▼▼▼

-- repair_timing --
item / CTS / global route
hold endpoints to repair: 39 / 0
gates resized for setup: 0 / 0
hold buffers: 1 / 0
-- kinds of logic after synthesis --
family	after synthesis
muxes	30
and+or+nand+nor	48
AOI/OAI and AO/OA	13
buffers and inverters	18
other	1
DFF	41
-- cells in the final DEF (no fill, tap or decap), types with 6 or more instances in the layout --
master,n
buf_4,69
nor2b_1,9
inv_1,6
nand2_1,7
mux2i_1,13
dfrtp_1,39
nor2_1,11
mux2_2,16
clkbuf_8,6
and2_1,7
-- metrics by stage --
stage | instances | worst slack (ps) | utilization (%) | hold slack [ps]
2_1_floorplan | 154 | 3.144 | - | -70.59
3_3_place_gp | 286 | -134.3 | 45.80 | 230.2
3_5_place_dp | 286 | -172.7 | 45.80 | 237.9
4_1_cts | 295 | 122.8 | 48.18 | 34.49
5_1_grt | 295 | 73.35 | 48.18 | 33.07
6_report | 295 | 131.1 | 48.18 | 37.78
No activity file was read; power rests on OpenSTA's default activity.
--- src/inc/card_pin_pkg.sv ---
// Shared constants and types for the card reader pin control block
`default_nettype none
package card_pin_pkg;
  // APB register byte offsets
  localparam logic [7:0] CTRL_OFS = 8'h00;
  localparam logic [7:0] STATUS_OFS = 8'h04;
  localparam logic [7:0] IRQ_STAT_OFS = 8'h08;
  localparam logic [7:0] IRQ_MASK_OFS = 8'h0c;
  // Control register field positions
  localparam int IRQ_SEL_BIT = 0;
  localparam int INT_PULLUP_BIT = 1;
  localparam int MON_EN_BIT = 2;
  localparam int TRANSP_BIT = 3;
  localparam int SHUTDOWN_BIT = 4;
  localparam int VOLT_3V_BIT = 5;
  localparam int CTRL_W = 6;
  // Control register reset value
  localparam logic [CTRL_W-1:0] CTRL_RST = 6'h00;
  // Status register field positions
  localparam int ST_ADDR_LSB = 0;
  localparam int ST_ADDR_VALID_BIT = 3;
  localparam int ST_PRES_BIT = 4;
  localparam int ST_SHUT_BIT = 5;
  localparam int ST_PF_BIT = 6;
  // Interrupt bit positions
  localparam int EV_PRES_BIT = 0;
  localparam int EV_PFAIL_BIT = 1;
  localparam int EV_ADDR_BIT = 2;
  localparam int EV_W = 3;
  localparam logic [EV_W-1:0] EV_RST = 3'h0;
  // Strap address width and capture edge of the master clock
  localparam int ADDR_W = 3;
  localparam int STRAP_EDGE = 11;
  localparam int EDGE_CNT_W = 4;
  // Configuration bits as one bundle
  typedef struct packed {
    logic volt_3v;
    logic shutdown;
    logic transparent;
    logic monitor_en;
    logic int_pullup;
    logic irq_select;
  } cfg_s;
  // Captured strap address
  typedef struct packed {
    logic valid;
    logic [ADDR_W-1:0] addr;
  } strap_s;
endpackage
`default_nettype wire

--- src/rtl/strap_latch.sv ---
// Captures the address straps on a chosen master clock edge after reset
`default_nettype none
module strap_latch
  import card_pin_pkg::*;
#(
  parameter int CAPTURE_EDGE = STRAP_EDGE
) (
  input wire logic pclk,
  input wire logic presetn,
  input wire logic dev_rst,
  input wire logic master_clk,
  input wire logic [ADDR_W-1:0] straps,
  output strap_s strap
);
  logic mclk_q; // Previous master clock sample
  logic [EDGE_CNT_W-1:0] edge_cnt; // Rising edges seen since release
  logic [EDGE_CNT_W-1:0] next_edge_cnt;
  strap_s next_strap;
  logic mclk_rise;

  assign mclk_rise = master_clk & ~mclk_q;

  // Count master clock rises, latch straps on the chosen one
  always_comb begin
    next_edge_cnt = edge_cnt;
    next_strap = strap;
    if (dev_rst) begin
      // Held in reset: forget the old address
      next_edge_cnt = '0;
      next_strap = '0;
    end else if (mclk_rise && !strap.valid) begin
      next_edge_cnt = edge_cnt + 1'b1;
      if (next_edge_cnt == EDGE_CNT_W'(CAPTURE_EDGE)) begin
        next_strap.addr = straps;
        next_strap.valid = 1'b1;
      end
    end
  end

  // Register the counter and captured address
  always_ff @(posedge pclk or negedge presetn) begin
    if (!presetn) begin
      mclk_q <= 1'b0;
      edge_cnt <= '0;
      strap <= '0;
    end else begin
      mclk_q <= master_clk;
      edge_cnt <= next_edge_cnt;
      strap <= next_strap;
    end
  end
endmodule
`default_nettype wire

--- src/rtl/card_pin_ctrl.sv ---
// Host side pin control of a smart card reader interface, APB slave
//
// Local design decisions: the register addresses and register access over APB.
`default_nettype none
module card_pin_ctrl
  import card_pin_pkg::*;
#(
  parameter int CAPTURE_EDGE = STRAP_EDGE
) (
  input wire logic pclk,
  input wire logic presetn,
  // APB slave
  input wire logic psel,
  input wire logic penable,
  input wire logic pwrite,
  input wire logic [7:0] paddr,
  input wire logic [31:0] pwdata,
  output logic [31:0] prdata,
  output logic pready,
  output logic pslverr,
  // Master clock input, sampled as a level
  input wire logic master_clk,
  // Address straps, reused as card clock/reset pass-through pins and the supply voltage select
  input wire logic addr_strap_hi_clk_pass,
  input wire logic addr_strap_mid_rst_pass,
  input wire logic addr_strap_lo_volt_sel,
  // Card side outputs
  input wire logic seq_card_clock,
  input wire logic seq_card_reset,
  output logic card_clock_out,
  output logic card_reset_out,
  // Supply choice: high picks 3V, low picks 5V
  input wire logic hw_activation,
  output logic card_supply_3v_sel,
  // Card presence and presence/interrupt open-drain pin
  input wire logic card_present,
  output logic presence_or_irq_out,
  output logic presence_or_irq_oe,
  output logic presence_pullup_en,
  // Open-drain reset pin
  input wire logic reset_pin_in,
  output logic reset_pin_out,
  output logic reset_pin_oe,
  // Power monitors
  input wire logic power_on_reset,
  input wire logic core_supply_fail,
  input wire logic io_supply_fail,
  // Level interrupt
  output logic irq
);
  cfg_s cfg; // Software configuration
  cfg_s next_cfg;
  strap_s strap; // Captured address
  logic strap_valid_q; // Address valid flag one cycle ago
  logic [EV_W-1:0] irq_stat; // Sticky events
  logic [EV_W-1:0] next_irq_stat;
  logic [EV_W-1:0] irq_mask; // Event enables
  logic [EV_W-1:0] next_irq_mask;
  logic [EV_W-1:0] events; // One-cycle event pulses, power fail as a level while it lasts
  logic rst_pin_q; // Sampled reset pin level
  logic dev_rst; // Internal reset while pin low
  logic pres_q; // Previous card presence
  logic pf_hold; // Power fail drive held
  logic next_pf_hold;
  logic pf_now; // Monitored supply failing
  logic [31:0] next_prdata;
  logic next_pslverr;
  logic setup_ph; // APB setup cycle
  logic wr_en; // APB write taken
  logic clk_out_d;
  logic rst_out_d;
  logic volt_d;
  logic pin_assert_d;
  logic pin_irq_d;
  logic pin_drive_low;

  // Address decode helper
  function automatic logic known_addr(input logic [7:0] a);
    known_addr = (a == CTRL_OFS) || (a == STATUS_OFS) ||
                 (a == IRQ_STAT_OFS) || (a == IRQ_MASK_OFS);
  endfunction

  // Strap capture after reset release
  strap_latch #(
    .CAPTURE_EDGE(CAPTURE_EDGE)
  ) u_strap (
    .pclk(pclk),
    .presetn(presetn),
    .dev_rst(dev_rst),
    .master_clk(master_clk),
    .straps({addr_strap_hi_clk_pass, addr_strap_mid_rst_pass,
             addr_strap_lo_volt_sel}),
    .strap(strap)
  );

  // Low reset pin holds configuration, interrupts and strap capture in reset
  assign dev_rst = ~rst_pin_q;

  // APB phases; zero wait states
  assign setup_ph = psel & ~penable;
  assign wr_en = psel & penable & pwrite;
  assign pready = 1'b1;

  // Monitored supply failure
  assign pf_now = cfg.monitor_en & (core_supply_fail | io_supply_fail);

  // Event pulses and power fail level
  always_comb begin
    events = '0;
    events[EV_PRES_BIT] = card_present ^ pres_q;
    events[EV_PFAIL_BIT] = pf_now;
    events[EV_ADDR_BIT] = 1'b0;
    // Capture seen as the valid flag rising, one cycle after the latch
    if (!dev_rst && strap.valid && !strap_valid_q) begin
      events[EV_ADDR_BIT] = 1'b1;
    end
  end

  // Configuration register next value
  always_comb begin
    next_cfg = cfg;
    if (dev_rst) begin
      // Defaults while held in reset, also leaves shutdown
      next_cfg = cfg_s'(CTRL_RST);
    end else if (wr_en && paddr == CTRL_OFS) begin
      next_cfg = cfg_s'(pwdata[CTRL_W-1:0]);
    end
  end

  // Interrupt status and mask next values
  always_comb begin
    next_irq_stat = irq_stat;
    next_irq_mask = irq_mask;
    if (dev_rst) begin
      next_irq_stat = EV_RST;
      next_irq_mask = EV_RST;
    end else begin
      if (wr_en && paddr == IRQ_STAT_OFS) begin
        // Write one to clear
        next_irq_stat = irq_stat & ~pwdata[EV_W-1:0];
      end
      if (wr_en && paddr == IRQ_MASK_OFS) begin
        next_irq_mask = pwdata[EV_W-1:0];
      end
      // A new event wins over a clear in the same cycle
      next_irq_stat = next_irq_stat | events;
    end
  end

  // Power fail drive holds until the failure is gone
  always_comb begin
    next_pf_hold = pf_hold;
    if (pf_now) begin
      next_pf_hold = 1'b1;
    end else if (!core_supply_fail && !io_supply_fail) begin
      next_pf_hold = 1'b0;
    end
  end

  // Read data, prepared in the setup cycle
  always_comb begin
    next_prdata = prdata;
    next_pslverr = 1'b0;
    if (setup_ph) begin
      next_prdata = '0;
      next_pslverr = ~known_addr(paddr);
      unique case (paddr)
        CTRL_OFS: begin
          next_prdata[CTRL_W-1:0] = cfg;
        end
        STATUS_OFS: begin
          next_prdata[ST_ADDR_LSB +: ADDR_W] = strap.addr;
          next_prdata[ST_ADDR_VALID_BIT] = strap.valid;
          next_prdata[ST_PRES_BIT] = card_present;
          next_prdata[ST_SHUT_BIT] = cfg.shutdown;
          next_prdata[ST_PF_BIT] = pf_hold;
        end
        IRQ_STAT_OFS: begin
          next_prdata[EV_W-1:0] = irq_stat;
        end
        IRQ_MASK_OFS: begin
          next_prdata[EV_W-1:0] = irq_mask;
        end
        default: begin
          next_prdata = '0;
        end
      endcase
    end else if (psel) begin
      next_pslverr = pslverr;
    end
  end

  // Pin output next values
  always_comb begin
    // Card clock and reset: straps pass through in transparent mode
    if (cfg.transparent) begin
      clk_out_d = addr_strap_hi_clk_pass;
      rst_out_d = addr_strap_mid_rst_pass;
    end else begin
      clk_out_d = seq_card_clock;
      rst_out_d = seq_card_reset;
    end
    // Supply voltage choice
    if (hw_activation) begin
      volt_d = addr_strap_lo_volt_sel;
    end else begin
      volt_d = cfg.volt_3v;
    end
    // Presence or interrupt source for the open-drain pin
    pin_irq_d = |(irq_stat & irq_mask);
    if (cfg.irq_select) begin
      pin_assert_d = pin_irq_d;
    end else begin
      pin_assert_d = card_present;
    end
    // Reset pin pulled low on POR or held power fail
    pin_drive_low = power_on_reset | pf_hold;
  end

  // Open-drain pins only ever drive low
  assign presence_or_irq_out = 1'b0;
  assign reset_pin_out = 1'b0;

  // All state registers
  always_ff @(posedge pclk or negedge presetn) begin
    if (!presetn) begin
      cfg <= cfg_s'(CTRL_RST);
      irq_stat <= EV_RST;
      irq_mask <= EV_RST;
      rst_pin_q <= 1'b0;
      strap_valid_q <= 1'b0;
      pres_q <= 1'b0;
      pf_hold <= 1'b0;
      prdata <= '0;
      pslverr <= 1'b0;
      card_clock_out <= 1'b0;
      card_reset_out <= 1'b0;
      card_supply_3v_sel <= 1'b0;
      presence_or_irq_oe <= 1'b0;
      presence_pullup_en <= 1'b0;
      reset_pin_oe <= 1'b0;
      irq <= 1'b0;
    end else begin
      cfg <= next_cfg;
      irq_stat <= next_irq_stat;
      irq_mask <= next_irq_mask;
      rst_pin_q <= reset_pin_in;
      strap_valid_q <= strap.valid;
      pres_q <= card_present;
      pf_hold <= next_pf_hold;
      prdata <= next_prdata;
      pslverr <= next_pslverr;
      card_clock_out <= clk_out_d;
      card_reset_out <= rst_out_d;
      card_supply_3v_sel <= volt_d;
      presence_or_irq_oe <= pin_assert_d;
      presence_pullup_en <= cfg.int_pullup;
      reset_pin_oe <= pin_drive_low;
      irq <= pin_irq_d;
    end
  end
endmodule
`default_nettype wire

--- config.mk ---
export PLATFORM = sky130hd
export DESIGN_NAME = card_pin_ctrl
export DESIGN_NICKNAME = d
export VERILOG_FILES = /design/src/inc/card_pin_pkg.sv /design/src/rtl/strap_latch.sv /design/src/rtl/card_pin_ctrl.sv
export SDC_FILE = /design/constraint.sdc
export NUM_CORES = 1
export LEC_CHECK = 0
export BUFFER_PORTS_ARGS = -buffer_cell sky130_fd_sc_hd__buf_2
export CAP_MARGIN = 0
export CELL_PAD_IN_SITES_DETAIL_PLACEMENT = 2
export CELL_PAD_IN_SITES_GLOBAL_PLACEMENT = 2
export CORE_MARGIN = 3
export CORE_UTILIZATION = 27
export CTS_CLUSTER_SIZE = 8
export DETAILED_ROUTE_END_ITERATION = 12
export PLACE_DENSITY_LB_ADDON = 0.1
export SYNTH_ARGS = -nofsm -noshare
export SYNTH_HDL_FRONTEND = slang
export SYNTH_HIERARCHICAL = 1
export SYNTH_SLANG_ARGS = --single-unit
--- constraint.sdc ---
create_clock -name pclk -period 1.7 [get_ports pclk]
set_input_delay 0.34 -clock pclk [delete_from_list [all_inputs] [get_ports pclk]]
set_output_delay 0.34 -clock pclk [all_outputs]
set_load 0.05 [all_outputs]
# Word-level counts from Yosys, hierarchy flattened
# Cells that the tools add are included.
[totals]
register_bits = 40
input_bits = 57
output_inout_bits = 43
word_cells = 92
[op_classes]
addsub = 1
eq_ne = 9
n_mux = 24
bitwise = 15
n_reduce_logical = 18
[op_table]
columns = ["operator", "n"]
rows = [
  ["$mux 4", 5],
  ["$eq 8x4->1 const B", 2],
  ["$mux 3", 5],
  ["$mux 6", 2],
  ["$pmux 3 s4", 1],
  ["$mux 1", 10],
  ["$ne 2x1->1 const B", 5],
  ["$eq 8x3->1 const B", 1],
  ["$logic_not 8->1", 1],
  ["$logic_and 1x1->1", 7],
  ["$and 3x3->3", 2],
  ["$pmux 3 s2", 1],
  ["$and 1x1->1", 5],
  ["$add 4x1->4 const B", 1],
  ["$eq 4x4->1 const B", 1],
  ["$logic_not 1->1", 4],
  ["$logic_or 1x1->1", 3],
  ["$not 1->1", 3],
  ["$not 3->3", 1],
  ["$or 3x3->3", 1],
  ["$reduce_or 3->1", 1],
  ["$or 1x1->1", 2],
  ["$reduce_and 2->1", 1],
  ["$reduce_bool 2->1", 1],
  ["$xor 1x1->1", 1],
]

# Logic depth before layout (Yosys ltp)
[depth]
ltp_word = 7
mapped_depth = 6
depth_no_buf = 5

# Cells and area by module
# Netlist, hierarchy kept.
[by_module_without_submodules]
columns = ["module", "n_inst", "cells_per_inst", "area_per_inst_um2", "seq_area_each_um2"]
rows = [
  ["card_pin_ctrl", 1, 152, 1602.8, 775.7],
  ["strap_latch", 1, 69, 631.9, 225.2],
]

# Least setup slack after synthesis
# No wires, ideal clock.
[synth_timing]
path_kind = "input-to-reg"
from = "input port paddr[5]"
to = "register cfg[0] in the netlist's numbering"
t_arrival_ps = 1638
required_time_ps = 1577
slack_ps = -61
stages = 4
n_path_buf = 1
cell_sequence = "or4_4 -> or4_4 -> buf_6 -> mux2i_1"
[synth_via]
elab_chain_cells = 3
[synth_rtl]
columns = ["item", "line_no", "text"]
rows = [
  ["start, declared", "card_pin_ctrl.sv:16", "input wire logic [7:0] paddr,"],
  ["$logic_not 8->1", "card_pin_ctrl.sv:125", "end else if (wr_en && paddr == CTRL_OFS) begin"],
  ["$logic_and 1x1->1", "card_pin_ctrl.sv:125", ""],
  ["$ne 2x1->1 (no line)", "n/a", ""],
  ["end signal, assigned", "card_pin_ctrl.sv:227", "cfg <= cfg_s'(CTRL_RST);"],
  ["end signal, assigned", "card_pin_ctrl.sv:244", "cfg <= next_cfg;"],
  ["end, declared", "card_pin_ctrl.sv:51", "cfg_s cfg;"],
]
# No other way between the ends.
# A chain may end at the register's enable or synchronous reset.

# Worst setup path after layout
[layout_timing]
from = "input port paddr[5]"
to = "register cfg[3] in the netlist's numbering"
# The elaborated chain is that of the path after synthesis.

==> flow_summary.json <==
{
  "synth-main-ff-cell": "dfrtp_1",
  "rows": 32,
  "grt.overflow.total": 0,
  "syn_area_per_cell_sq_um": 10.1,
  "synthesis.yosys.warnings": 6,
  "io_buffer_count": 45,
  "status": "complete, no violations",
  "start_util_pct": 28.3,
  "layout_overhead_on_the_synthesized_area_pct": 18.8,
  "final-max-slew-violation-count": 0,
  "cts_inserted_buffers": 5,
  "met3_capacity_usage_during_global_routing_pct": 2.81,
  "cp-start-kind": "input pin",
  "antenna_found_initial": 0,
  "clock_path_buffers": 2,
  "via_per_inst": 4.56,
  "hold_path_startpoint": "reset_pin_in",
  "power_frac_comb_pct": 16.5,
  "p_clk_share_pct": 38.8,
  "power_report.internal_total_mw": 1.60,
  "mappedNetlistArea_sq_um": 2230,
  "synth-async-reset-ratio_pct": 100,
  "switchingPower_mw": 0.645,
  "finalSetupViolations": 0,
  "worstSkewPairLatency_ns": 0.29,
  "min_cycle_time_layout_ns": 1.58,
  "cp_required_ns": 1.87,
  "layout.cells.most_common": "buf_2",
  "netlist_instances": 221,
  "gpl.final_weighted_congestion": 0.676,
  "worst_slew_pin_slew_ns": 0.541,
  "layout.cells.most_common_list": "buf_2, dfrtp_1, conb_1, nand2_1, mux2i_1",
  "die_h_um": 97.0,
  "dr_total_vias": 1710,
  "timing.hold.worst_path_depth": 1,
  "max_clock_freq_mhz": 631,
  "globalRouteTotalUtil_pct": 12.6,
  "global_route.usage.met1_pct": 16.8,
  "setup.reg_to_reg.worst_slack_ns": 0.21,
  "crit_path_end_kind": "register",
  "synth-seq-cells": 40,
  "total_power_mw": 2.24,
  "totalWireLength_um": 5700,
  "timing.max_cap.violations": 0,
  "grt_max_degree": 22,
  "diodes": 0,
  "busiest_layer": "met2",
  "synth_enable_flop_cells": 0,
  "r2r_start": "u_strap/edge_cnt[0]$_DFFE_PN0P_",
  "number_of_drc_markers_in_iteration_0": 50,
  "setup.worst_path.class": "input pin to register",
  "worst_path_max_delay_cell": "or4_4",
  "pre_cts_slack_ns": -0.197,
  "r2r.worst_path.cells": 5,
  "timing.clock.skew_ns": 0.00825,
  "worst_ep_arrival_time_ns": 1.76,
  "globalRouteMet2Util_pct": 20.2,
  "chipWidth_um": 97.0,
  "wire_length_of_the_first_global_routing_pass_um": 9390,
  "setup_slack_ns": 0.116,
  "tritoncts": "yes",
  "via_count_of_the_first_global_routing_pass": 1789,
  "irDropWorstVdd_v": 0.000285,
  "core-area_sq_um": 7890,
  "design.portCount": 100,
  "die_area_sq_um": 9400,
  "final-hold-violation-count": 0,
  "power_density_nw_per_um2": 844,
  "timing.critical_path.cells": "buf_2 -> or4_4 -> or4_4 -> mux2i_1",
  "slew_headroom_pct": 63.9,
  "final_layout_size_suffix_gt1_share_pct": 27.1,
  "number_of_library_cell_types_mapped_by_synthesis": 43,
  "ant_nets": 0,
  "path_common_cell": "or4_4",
  "timing.critical_path.depth": 4,
  "hpwl_um": 4430,
  "ys_seq_area_share_pct": 44.8,
  "layout_worst_path_cycle_share_pct": 93.2,
  "drc": 0,
  "cts_sinks": 40,
  "clock_tree.root_cell": "clkbuf_8",
  "worst_setup_hold_path_clk_slew_ns": 0.08,
  "regToRegEndpoint": "u_strap/strap[0]$_DFFE_PN0P_",
  "nNetsFinal": 331,
  "pwr-share-seq_pct": 44.7,
  "htreeDepth": 2,
  "crit_path_max_incr_delay_ns": 0.63,
  "drtPass1Iterations": 4,
  "timing.critical_path.max_delay_family": "simple AND/OR/NAND/NOR gates",
  "grt_setup_unrepaired": "no",
  "critical_path.n_buffers_inverters": 1,
  "routedWlPerCell_um": 15.2,
  "switching_share_pct": 28.8,
  "layout.area.seq_sq_um": 1000,
  "whs_endpoint": "rst_pin_q$_DFF_PN0_",
  "p_leak_nw": 1.34,
  "combined_area_of_the_multi_input_logic_cells_sq_um": 1020,
  "hold_class": "input pin to register",
  "final.fill_count": 903,
  "worst-path-max-fanout": 6
}
==> worst max path at each step <==
stage	startpoint	endpoint	slack, ns
after floorplan	paddr[5]	cfg[0]$_DFFE_PN0P_	-0.06
after global placement	paddr[5]	cfg[2]$_DFFE_PN0P_	-0.18
after detailed placement	paddr[5]	cfg[3]$_DFFE_PN0P_	-0.20
after CTS	paddr[5]	cfg[3]$_DFFE_PN0P_	0.12
after global routing	u_strap/edge_cnt[0]$_DFFE_PN0P_	u_strap/strap[0]$_DFFE_PN0P_	0.06
final	paddr[5]	cfg[3]$_DFFE_PN0P_	0.12
==> synthesized netlist by cell type, drive strengths merged, types with 2 or more instances <==
cell	instances	area, sq um
a211o	3	26.3
a21oi	6	30.0
and3b	6	52.6
buf	31	231
clkbuf	8	30.0
conb	2	7.51
dfrtp	40	1000
ha	2	25.0
inv	14	52.6
mux2	3	33.8
mux2i	15	150
mux4	3	67.6
nand2	24	90.1
nand2b	2	12.5
nand3	2	10.0
nand4	10	62.6
nor2	4	15.0
nor2b	2	12.5
nor3b	6	45.0
nor4	2	12.5
o21ai	8	40.0
o31ai	4	30.0
or2	3	18.8
or3	3	18.8
or4	2	22.5
xnor2	3	26.3
==> metrics by stage <==
stage                     utilization [%]  cell area, sq um  hold WS (ns)  cells  TNS, ns
after global routing                 33.7              2660         0.125    375        0
after detailed placement             31.9              2520         0.278    366    -1.64
after CTS                            33.7              2660         0.136    375        0
after floorplan                         -              2330        0.0444    247   -0.364
after global placement               31.9              2520         0.276    366    -1.57
final                                33.7              2660         0.148    375        0
==> power by group through the flow <==
stage,clock [mW],combinational [mW],sequential (mW)
6_report,0.870,0.370,1.00
5_1_grt,0.970,0.405,1.01
4_1_cts,0.921,0.376,1.00
3_5_place_dp,0,0.373,1.02
3_3_place_gp,0,0.370,1.02
2_1_floorplan,0,0.282,1.04
==> registers in the layout, summed over array words and instances (netlist names), 3 cells and up <==
signal	count
prdata	7
cfg	6
irq_stat	3
u_strap/edge_cnt	4
u_strap/strap	4
irq_mask	3
==> final cells by class <==
class                   instances  area share, %
clock buffers                   7           3.63
clock inverters                 1           1.13
inverters                      14           1.98
multi-input cells             154           38.3
flip-flops and latches         40           37.7
well taps                     102           4.81
repair buffers                 57           12.4
==> routing by layer <==
| metal | up-vias | part of all wire [%] |
|---|---|---|
| li1 | 809 | - |
| met3 | 2 | 5.0 |
| met1 | 847 | 47 |
| met2 | 52 | 47 |
| met4 | 0 | 0.67 |
| met5 | - | 0 |
==> what timing repair did <==
item | 4_1_cts | 5_1_grt
endpoints found under the hold margin | 12 | 0
hold buffers | 1 | 0
resized for setup | 0 | 0
setup buffers | 0 | 0
==> kinds of logic (layout without fill, tap and decap cells) <==
group,count (synthesis),in the layout,share of synthesized area [%]
adder cells (fa/ha/maj),2,2,1.12
AO/OA/AOI/OAI,27,27,7.84
buffers and inverters,53,79,14.1
multiplexers,21,21,11.3
AND/OR/NAND/NOR,72,72,19.0
XOR/XNOR,4,4,1.57
flip-flops,40,40,44.8
other,2,28,0.336
No activity file was read; power rests on OpenSTA's default activity.
===== config.mk =====
export PLATFORM = sky130hd
export DESIGN_NAME = di_func_decoder
export DESIGN_NICKNAME = d
export VERILOG_FILES = /design/src/core/di_func_decoder.v
export VERILOG_INCLUDE_DIRS = /design/src /design/src/core
export SDC_FILE = /design/constraint.sdc
export NUM_CORES = 1
export LEC_CHECK = 0
export BUFFER_PORTS_ARGS = -buffer_cell sky130_fd_sc_hd__buf_2
export CORE_MARGIN = 10
export CORE_UTILIZATION = 60
export DETAILED_ROUTE_END_ITERATION = 8
export GPL_ROUTABILITY_DRIVEN = 0
export PLACE_DENSITY = 0.82
export SLEW_MARGIN = 30
export SYNTH_ARGS = -nofsm -noshare
export SYNTH_HDL_FRONTEND = slang
export SYNTH_SLANG_ARGS = --single-unit

===== constraint.sdc =====
create_clock -name core_clk_i -period 11.5 [get_ports core_clk_i]
set_input_delay 1.15 -clock core_clk_i [delete_from_list [all_inputs] [get_ports core_clk_i]]
set_output_delay 1.15 -clock core_clk_i [all_outputs]
set_load 0.05 [all_outputs]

▲▲▲

**EXERCISE OBJECTIVE**
Please reproduce exactly the lines in the listing above from the one containing "Status register field positions" through the one containing "localparam int EV_ADDR_BIT = 2;", both included, and nothing more.

**RESPONSE TO THIS EXERCISE**
  // Status register field positions
  localparam int ST_ADDR_LSB = 0;
  localparam int ST_ADDR_VALID_BIT = 3;
  localparam int ST_PRES_BIT = 4;
  localparam int ST_SHUT_BIT = 5;
  localparam int ST_PF_BIT = 6;
  // Interrupt bit positions
  localparam int EV_PRES_BIT = 0;
  localparam int EV_PFAIL_BIT = 1;
  localparam int EV_ADDR_BIT = 2;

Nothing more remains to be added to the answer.